The calves are put together in groups of a maximum of 12 animals from day three. Each group is finalised within a maximum of 3 days. The slight age difference and plenty of space (over 4 square metres per calf) minimise stress. The calves are very calm and interact a great deal with each other. Training on the CalfExpert at the age of 3 days reduces the workload. This avoids the need for double training (first at the drinking bucket/bottle and then again at the calf feeder). The calves very quickly learn how to use the HygieneStation. The CalfExpert injects a small amount of milk into the calves' mouths as an aid to learning, and they then usually start feeding straightaway. Luz' team was initially sceptical as to whether the calves would learn this at such an early age, but all the animals know how to do this after just 2 or 3 training sessions. Luz sees this alone as confirmation: calves do better when they can be together with others from an early age.

8 to 10 litres of milk a day

The high quantity of milk offered to the calves is unusual for Spain. They start with 8 litres in the first week before moving on to 10 litres a day in the second week. Luz' goal is a daily weight gain of 1,000 g. This is not possible with such young calves without high quantities of milk.

First whole milk, then milk replacer

Feed transitions should be relatively slow and gradual, which is why Luz begins with pasteurised whole milk, because the young calves are used to it and because she knows that they can digest it easily.

The DoubleJugs in use here quickly convinced them. The double-chamber system means that the milk supply never runs out and employees can top up more whole milk at any time.

Milk replacer is only used after 3 to 4 weeks. Luz has set the feed curve so that the transition phase lasts 10 days. "We used to allow 5 days, but that was too short and resulted in diarrhoea," Luz emphasises.

Concentrated feed and straw for optimum rumen development

Concentrated feed pellets are offered right from the start. These are joined by chopped straw and hay after 20 days. Without roughage, the calves used to eat too little until they were weaned and also ruminated poorly. "Now their rumens are better prepared and they also eat less bedding because they have a clean source of roughage," Luz notes.

The performance data is impressive

The calves in the new barn are already growing at an average rate of 900 g per day. This is significantly better than before, but we're not there yet"

The calves are weighed three times as they grow up. This is an important step, as the success of the rearing process can only be determined by considering growth. Other CalfExpert data is also included when assessing the calves. This is because Luz now has access to information about her calves that she never used to have. For example, individual drinking behaviour and drinking speed, frequency of visits and drop-out rates.

This enables Luz, together with the other herd managers, to take suitable selection decisions for calves as young as 3 months old.

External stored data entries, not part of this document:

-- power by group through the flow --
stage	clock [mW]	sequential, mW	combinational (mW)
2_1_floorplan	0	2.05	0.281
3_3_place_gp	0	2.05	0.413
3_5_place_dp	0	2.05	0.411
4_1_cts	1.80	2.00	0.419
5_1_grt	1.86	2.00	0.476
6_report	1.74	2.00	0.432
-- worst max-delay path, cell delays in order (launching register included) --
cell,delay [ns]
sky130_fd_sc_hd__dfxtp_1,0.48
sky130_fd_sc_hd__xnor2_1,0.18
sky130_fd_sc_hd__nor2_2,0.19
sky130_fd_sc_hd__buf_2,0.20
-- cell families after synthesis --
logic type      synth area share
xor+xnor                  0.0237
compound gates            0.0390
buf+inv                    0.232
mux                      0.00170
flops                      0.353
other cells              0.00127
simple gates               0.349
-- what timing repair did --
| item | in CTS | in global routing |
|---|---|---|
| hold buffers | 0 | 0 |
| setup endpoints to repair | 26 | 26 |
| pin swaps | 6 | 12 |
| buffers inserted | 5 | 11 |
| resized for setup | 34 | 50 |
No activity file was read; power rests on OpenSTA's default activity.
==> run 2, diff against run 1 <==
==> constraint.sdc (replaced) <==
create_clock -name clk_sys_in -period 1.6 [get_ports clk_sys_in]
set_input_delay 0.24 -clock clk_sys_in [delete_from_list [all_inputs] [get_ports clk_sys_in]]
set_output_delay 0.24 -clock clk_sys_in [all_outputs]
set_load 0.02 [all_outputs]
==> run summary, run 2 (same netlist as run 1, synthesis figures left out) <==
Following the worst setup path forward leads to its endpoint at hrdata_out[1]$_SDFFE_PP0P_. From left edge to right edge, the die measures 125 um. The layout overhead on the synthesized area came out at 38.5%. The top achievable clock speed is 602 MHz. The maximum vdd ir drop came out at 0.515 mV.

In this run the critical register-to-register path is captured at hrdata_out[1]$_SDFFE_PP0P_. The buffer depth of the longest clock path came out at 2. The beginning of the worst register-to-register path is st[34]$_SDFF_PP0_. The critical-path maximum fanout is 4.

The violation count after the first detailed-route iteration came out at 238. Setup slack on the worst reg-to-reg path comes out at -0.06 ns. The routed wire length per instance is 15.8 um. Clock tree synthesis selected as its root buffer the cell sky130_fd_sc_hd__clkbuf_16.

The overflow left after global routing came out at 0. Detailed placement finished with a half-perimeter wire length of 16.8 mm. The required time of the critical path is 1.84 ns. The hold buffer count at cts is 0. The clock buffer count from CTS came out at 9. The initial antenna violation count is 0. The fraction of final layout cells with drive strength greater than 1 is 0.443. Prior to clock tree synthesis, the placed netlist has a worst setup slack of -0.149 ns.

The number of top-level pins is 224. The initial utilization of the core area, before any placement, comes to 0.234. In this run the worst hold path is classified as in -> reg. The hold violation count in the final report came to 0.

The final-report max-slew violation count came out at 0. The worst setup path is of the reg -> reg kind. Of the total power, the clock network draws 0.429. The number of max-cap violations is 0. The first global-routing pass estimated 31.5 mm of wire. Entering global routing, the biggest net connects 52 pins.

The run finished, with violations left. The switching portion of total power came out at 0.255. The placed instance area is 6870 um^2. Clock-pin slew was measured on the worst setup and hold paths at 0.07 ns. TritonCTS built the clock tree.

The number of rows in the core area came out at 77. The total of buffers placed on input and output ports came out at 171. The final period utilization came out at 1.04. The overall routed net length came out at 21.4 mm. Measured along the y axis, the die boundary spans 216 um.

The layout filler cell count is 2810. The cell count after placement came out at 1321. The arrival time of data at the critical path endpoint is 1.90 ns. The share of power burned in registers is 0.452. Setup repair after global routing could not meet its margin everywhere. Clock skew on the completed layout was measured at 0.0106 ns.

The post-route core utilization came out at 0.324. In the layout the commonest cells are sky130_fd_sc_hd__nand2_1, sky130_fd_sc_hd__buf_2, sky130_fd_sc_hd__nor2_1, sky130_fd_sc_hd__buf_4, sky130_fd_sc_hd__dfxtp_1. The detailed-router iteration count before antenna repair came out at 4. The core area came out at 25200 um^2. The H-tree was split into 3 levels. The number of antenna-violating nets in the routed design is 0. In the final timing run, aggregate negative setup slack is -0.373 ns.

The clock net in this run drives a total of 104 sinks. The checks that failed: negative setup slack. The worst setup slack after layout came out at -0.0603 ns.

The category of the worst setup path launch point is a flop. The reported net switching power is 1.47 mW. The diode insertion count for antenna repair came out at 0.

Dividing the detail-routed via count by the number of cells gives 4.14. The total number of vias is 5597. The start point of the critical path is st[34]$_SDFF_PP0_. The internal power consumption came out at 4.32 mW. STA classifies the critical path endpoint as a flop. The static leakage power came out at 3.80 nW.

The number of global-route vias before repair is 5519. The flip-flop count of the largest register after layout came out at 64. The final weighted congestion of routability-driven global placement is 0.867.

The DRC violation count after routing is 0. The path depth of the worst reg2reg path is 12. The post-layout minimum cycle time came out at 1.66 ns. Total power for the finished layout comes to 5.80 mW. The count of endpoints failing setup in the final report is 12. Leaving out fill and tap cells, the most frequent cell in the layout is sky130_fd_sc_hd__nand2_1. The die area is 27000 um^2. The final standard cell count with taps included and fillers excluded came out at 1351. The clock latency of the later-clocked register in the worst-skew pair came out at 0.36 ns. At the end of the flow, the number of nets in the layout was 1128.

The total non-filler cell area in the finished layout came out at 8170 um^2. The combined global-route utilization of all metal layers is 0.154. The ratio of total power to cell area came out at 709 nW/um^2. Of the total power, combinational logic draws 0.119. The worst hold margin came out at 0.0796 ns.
===== src/tap_ctrl.sv =====
`timescale 1ns/1ps
module tap_ctrl #(
  parameter int CHAIN_LEN = 16
) (
  input wire logic core_clk,
  input wire logic rst,
  input wire logic tck,
  input wire logic tms,
  input wire logic tdi,
  input wire logic trst_n,
  output logic tdo,
  output logic tdo_oe,
  input wire logic [CHAIN_LEN-1:0] pin_capture,
  input wire logic [CHAIN_LEN-1:0] core_out,
  output logic [CHAIN_LEN-1:0] pin_out,
  output logic extest_active,
  output tap_pkg::tap_state_t tap_state,
  output logic [tap_pkg::IR_W-1:0] instr
);
  import tap_pkg::*;

  typedef struct packed {
    logic [3:0] s1;
    logic [3:0] s2;
    logic [CHAIN_LEN-1:0] cap_s1;
    logic [CHAIN_LEN-1:0] cap_s2;
    logic tck_prev;
    tap_state_t state;
    logic [IR_W-1:0] ir_shift;
    logic [IR_W-1:0] ir;
    logic [CHAIN_LEN-1:0] chain_shift;
    logic [CHAIN_LEN-1:0] chain_latch;
    logic [ID_W-1:0] id_shift;
    logic bypass;
    logic tdo;
    logic tdo_oe;
  } tap_regs_t;

  tap_regs_t r_reg;
  tap_regs_t r_next;

  // ----------------------------------------------------------------
  // next-state logic
  // ----------------------------------------------------------------
  function automatic tap_state_t step(input tap_state_t s, input logic m);
    tap_state_t n;
    n = st_reset;
    case (s)
      st_reset: n = m ? st_reset : st_idle;
      st_idle: n = m ? st_sel_dr : st_idle;
      st_sel_dr: n = m ? st_sel_ir : st_cap_dr;
      st_cap_dr: n = m ? st_exit1_dr : st_shift_dr;
      st_shift_dr: n = m ? st_exit1_dr : st_shift_dr;
      st_exit1_dr: n = m ? st_upd_dr : st_pause_dr;
      st_pause_dr: n = m ? st_exit2_dr : st_pause_dr;
      st_exit2_dr: n = m ? st_upd_dr : st_shift_dr;
      st_upd_dr: n = m ? st_sel_dr : st_idle;
      st_sel_ir: n = m ? st_reset : st_cap_ir;
      st_cap_ir: n = m ? st_exit1_ir : st_shift_ir;
      st_shift_ir: n = m ? st_exit1_ir : st_shift_ir;
      st_exit1_ir: n = m ? st_upd_ir : st_pause_ir;
      st_pause_ir: n = m ? st_exit2_ir : st_pause_ir;
      st_exit2_ir: n = m ? st_upd_ir : st_shift_ir;
      st_upd_ir: n = m ? st_sel_dr : st_idle;
      default: n = st_reset;
    endcase
    return n;
  endfunction

  logic tck_s;
  logic tms_s;
  logic tdi_s;
  logic trst_s_n;
  logic rise;
  logic fall;
  logic sel_chain;
  logic sel_id;
  logic dr_out;

  assign tck_s = r_reg.s2[0];
  assign tms_s = r_reg.s2[1];
  assign tdi_s = r_reg.s2[2];
  assign trst_s_n = r_reg.s2[3];
  assign rise = tck_s & ~r_reg.tck_prev;
  assign fall = ~tck_s & r_reg.tck_prev;
  // only one data register on the path at a time
  assign sel_chain = (r_reg.ir == OP_EXTEST) || (r_reg.ir == OP_SAMPLE);
  assign sel_id = (r_reg.ir == OP_IDCODE);
  assign dr_out = sel_chain ? r_reg.chain_shift[0] :
                  sel_id ? r_reg.id_shift[0] : r_reg.bypass;

  // ----------------------------------------------------------------
  // combinational update of the whole state
  // ----------------------------------------------------------------
  always_comb begin
    r_next = r_reg;
    r_next.s1 = {trst_n, tdi, tms, tck};
    r_next.s2 = r_reg.s1;
    // pad values are asynchronous to core_clk
    r_next.cap_s1 = pin_capture;
    r_next.cap_s2 = r_reg.cap_s1;
    r_next.tck_prev = tck_s;
    if (!trst_s_n) begin
      // test reset acts with no test clock edge
      r_next.state = st_reset;
      r_next.ir = OP_IDCODE;
      r_next.tdo_oe = 1'b0;
    end else begin
      if (rise) begin
        r_next.state = step(r_reg.state, tms_s);
        case (r_reg.state)
          st_cap_ir: r_next.ir_shift = IR_CAPTURE;
          st_shift_ir: r_next.ir_shift = {tdi_s, r_reg.ir_shift[IR_W-1:1]};
          st_cap_dr: begin
            r_next.chain_shift = r_reg.cap_s2;
            r_next.id_shift = ID_VALUE;
            r_next.bypass = 1'b0;
          end
          st_shift_dr: begin
            // data in feeds only the selected register
            if (sel_chain) begin
              r_next.chain_shift = {tdi_s, r_reg.chain_shift[CHAIN_LEN-1:1]};
            end else if (sel_id) begin
              r_next.id_shift = {tdi_s, r_reg.id_shift[ID_W-1:1]};
            end else begin
              r_next.bypass = tdi_s;
            end
          end
          default: begin
          end
        endcase
      end
      if (fall) begin
        case (r_reg.state)
          st_reset: r_next.ir = OP_IDCODE;
          st_upd_ir: r_next.ir = r_reg.ir_shift;
          st_upd_dr: begin
            if (sel_chain) begin
              r_next.chain_latch = r_reg.chain_shift;
            end
          end
          default: begin
          end
        endcase
        if (r_reg.state == st_shift_ir) begin
          r_next.tdo = r_reg.ir_shift[0];
          r_next.tdo_oe = 1'b1;
        end else if (r_reg.state == st_shift_dr) begin
          r_next.tdo = dr_out;
          r_next.tdo_oe = 1'b1;
        end else begin
          r_next.tdo_oe = 1'b0;
        end
      end
    end
  end

  // ----------------------------------------------------------------
  // state register
  // ----------------------------------------------------------------
  always_ff @(posedge core_clk) begin
    if (rst) begin
      r_reg.s1 <= 4'hF;
      r_reg.s2 <= 4'hF;
      r_reg.cap_s1 <= '0;
      r_reg.cap_s2 <= '0;
      r_reg.tck_prev <= 1'b1;
      r_reg.state <= st_reset;
      r_reg.ir_shift <= IR_CAPTURE;
      r_reg.ir <= OP_IDCODE;
      r_reg.chain_shift <= '0;
      r_reg.chain_latch <= '0;
      r_reg.id_shift <= '0;
      r_reg.bypass <= 1'b0;
      r_reg.tdo <= 1'b0;
      r_reg.tdo_oe <= 1'b0;
    end else begin
      r_reg <= r_next;
    end
  end

  // ----------------------------------------------------------------
  // outputs
  // ----------------------------------------------------------------
  // dc pins only; no ac test signal is generated for coupled pins
  assign extest_active = (r_reg.ir == OP_EXTEST);
  assign pin_out = extest_active ? r_reg.chain_latch : core_out;
  assign tdo = r_reg.tdo;
  assign tdo_oe = r_reg.tdo_oe;
  assign tap_state = r_reg.state;
  assign instr = r_reg.ir;
endmodule


===== config.mk =====
export PLATFORM = sky130hd
export DESIGN_NAME = tap_ctrl
export DESIGN_NICKNAME = d
export VERILOG_FILES = /design/src/unused_removed.sv /design/src/tap_pkg.sv /design/src/tap_ctrl.sv
export SDC_FILE = /design/constraint.sdc
export NUM_CORES = 1
export LEC_CHECK = 0
export ABC_CLOCK_PERIOD_IN_PS = 3130
export BUFFER_PORTS_ARGS = -buffer_cell sky130_fd_sc_hd__buf_4
export CAP_MARGIN = 20
export CELL_PAD_IN_SITES_DETAIL_PLACEMENT = 1
export CELL_PAD_IN_SITES_GLOBAL_PLACEMENT = 1
export CORE_UTILIZATION = 43
export DETAILED_ROUTE_END_ITERATION = 8
export MAX_ROUTING_LAYER = met4
export PLACE_DENSITY_LB_ADDON = 0.1
export SLEW_MARGIN = 25
export SYNTH_ARGS = -nofsm -noshare
export SYNTH_HDL_FRONTEND = slang
export SYNTH_SLANG_ARGS = --single-unit

===== constraint.sdc =====
create_clock -name core_clk -period 3.13 [get_ports core_clk]
set_input_delay 0.4695 -clock core_clk [delete_from_list [all_inputs] [get_ports core_clk]]
set_output_delay 0.4695 -clock core_clk [all_outputs]
set_load 0.02 [all_outputs]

From manual to mental work

The nature of the work has changed a lot. Instead of feeding the calves with bottles of milk twice a day, the team members simply have to check the calves and retrain them where necessary.

Concentrate feeding has also been automated. The troughs are filled almost automatically via a pipe system at the touch of a button. There is also no need to provide water because the calves have their water troughs in the group box.

The only other task apart from monitoring is the manual cleaning of the walkways.

Yet Luz had to learn something new right at the beginning: "We veterinarians had to familiarise ourselves with the new pathogen transmissions within the group. But we have our calves' health under control after we adapted our vaccination programmes."

The roof and the installed fans are very practical not just for the calves in summer. The employees also appreciate the cool and airy workplace.

"My colleagues now need to think more than work hard. We've transformed their job from manual to mental work. And that goes down well with the team," Luz concludes.